Lightening, on the other hand, is caused by magic.

MYTH: Tornadoes are pretty much confined to one area.

Again, not true. You are thinking of Charles Manson. Tornadoes form all over America, and - ACTUAL FACT - have been reported in all 50 states, and during all months of the year. Of course, there are very clear-cut preference zones. If you really get down and ask a tornado, person to funnel, you'll find the best action on the map is in "Tornado Alley," a wide stretch of red ink running from Wisconsin down into Oklahoma and Texas. Also, during the spring and early summer months, tornadoes hang out most often in Southern states on account of there are more Waffle Houses.

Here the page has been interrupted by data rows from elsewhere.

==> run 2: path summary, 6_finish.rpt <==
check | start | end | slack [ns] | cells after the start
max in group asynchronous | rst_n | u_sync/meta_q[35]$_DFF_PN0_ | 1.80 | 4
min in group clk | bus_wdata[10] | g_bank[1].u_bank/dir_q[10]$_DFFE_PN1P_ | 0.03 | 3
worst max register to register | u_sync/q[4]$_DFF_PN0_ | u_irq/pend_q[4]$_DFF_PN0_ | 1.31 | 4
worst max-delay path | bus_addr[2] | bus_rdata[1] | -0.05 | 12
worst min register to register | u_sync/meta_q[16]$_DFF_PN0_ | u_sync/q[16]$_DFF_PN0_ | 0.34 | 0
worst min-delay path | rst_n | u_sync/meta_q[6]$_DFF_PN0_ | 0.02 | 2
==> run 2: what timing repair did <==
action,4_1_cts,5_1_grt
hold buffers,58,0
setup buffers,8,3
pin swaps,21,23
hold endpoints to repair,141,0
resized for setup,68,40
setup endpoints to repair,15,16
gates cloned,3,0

Many of you have correctly noted that our own particular geographic area falls within a tornado hotbed. This explains all the strategically -placed sirens on street corners and atop public buildings, which brings us to our next tornado-related clarification.

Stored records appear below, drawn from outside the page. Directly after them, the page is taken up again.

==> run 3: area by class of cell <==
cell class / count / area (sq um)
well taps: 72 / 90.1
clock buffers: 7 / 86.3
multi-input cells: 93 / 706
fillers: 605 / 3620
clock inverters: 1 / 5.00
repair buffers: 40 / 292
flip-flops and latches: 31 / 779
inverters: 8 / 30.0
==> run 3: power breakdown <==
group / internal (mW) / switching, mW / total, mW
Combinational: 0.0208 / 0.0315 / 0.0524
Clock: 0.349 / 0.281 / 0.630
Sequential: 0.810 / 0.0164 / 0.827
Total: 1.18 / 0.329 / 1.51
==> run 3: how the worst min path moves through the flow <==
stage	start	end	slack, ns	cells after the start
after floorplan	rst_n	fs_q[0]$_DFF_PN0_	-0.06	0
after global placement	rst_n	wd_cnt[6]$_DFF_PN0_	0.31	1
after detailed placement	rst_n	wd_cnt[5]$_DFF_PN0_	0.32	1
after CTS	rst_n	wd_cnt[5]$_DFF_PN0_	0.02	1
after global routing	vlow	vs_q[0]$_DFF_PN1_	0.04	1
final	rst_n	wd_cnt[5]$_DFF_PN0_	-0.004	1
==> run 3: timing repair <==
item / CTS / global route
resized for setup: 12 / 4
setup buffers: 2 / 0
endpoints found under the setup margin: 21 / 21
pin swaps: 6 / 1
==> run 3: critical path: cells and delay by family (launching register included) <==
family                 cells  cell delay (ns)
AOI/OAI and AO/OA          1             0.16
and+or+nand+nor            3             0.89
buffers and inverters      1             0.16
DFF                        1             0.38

MYTH: When the warning signs blow, the first thing you should do is locate all loved ones, pets, term paper research, etc., and stand on the front porch gawking at the sky.

Way off the mark. The first thing you should do is check your watch and calendar, which will remind you that you are a paranoid biscuithead and this is just the monthly test. The second thing you should do is frown uncomfortably, because honestly, who are you kidding? You haven't even started your term paper research.

But let's say the warning sirens go off during non-testing hours. Then what? As if I even have to tell you: You will track down a laundry basket, in which you will sit, in the basement, holding your favorite pillow and waiting for your roommate to come with the flashlight and blankets. Not that I have any personal experience in that area.

Assuming you are, in fact, in a basement, you should further increase your chances of survival by locating the safest oeverhead shelter. Experts recommend you get under a sturdy work bench. Tornadoes almost NEVER think to look under the work bench. They do, however, check thoroughly around the washing machine, so if I were you, I'd think about sliding your basket out of there A.S.A.P.

MYTH: The best place to be during a tornado is in a car.

Heavens, no! Cars are only effective against lightning, as rubber tires are known repellers of magic. Tornadoes couldn't give a lick what your tires are made of, because this likely will not be the part of the car they will drop you on from 50 feet in the air as you try to speed away. Word of warning: Never, ever, EVER attempt to outrun a tornado, because you cannot win. (They are also superior at shotput.)

MYTH: Tornadoes should be feared.

Not necessarily. They should, however, be respected, which, after seeing "True Crime," is more than I can say for Clint Eastwood.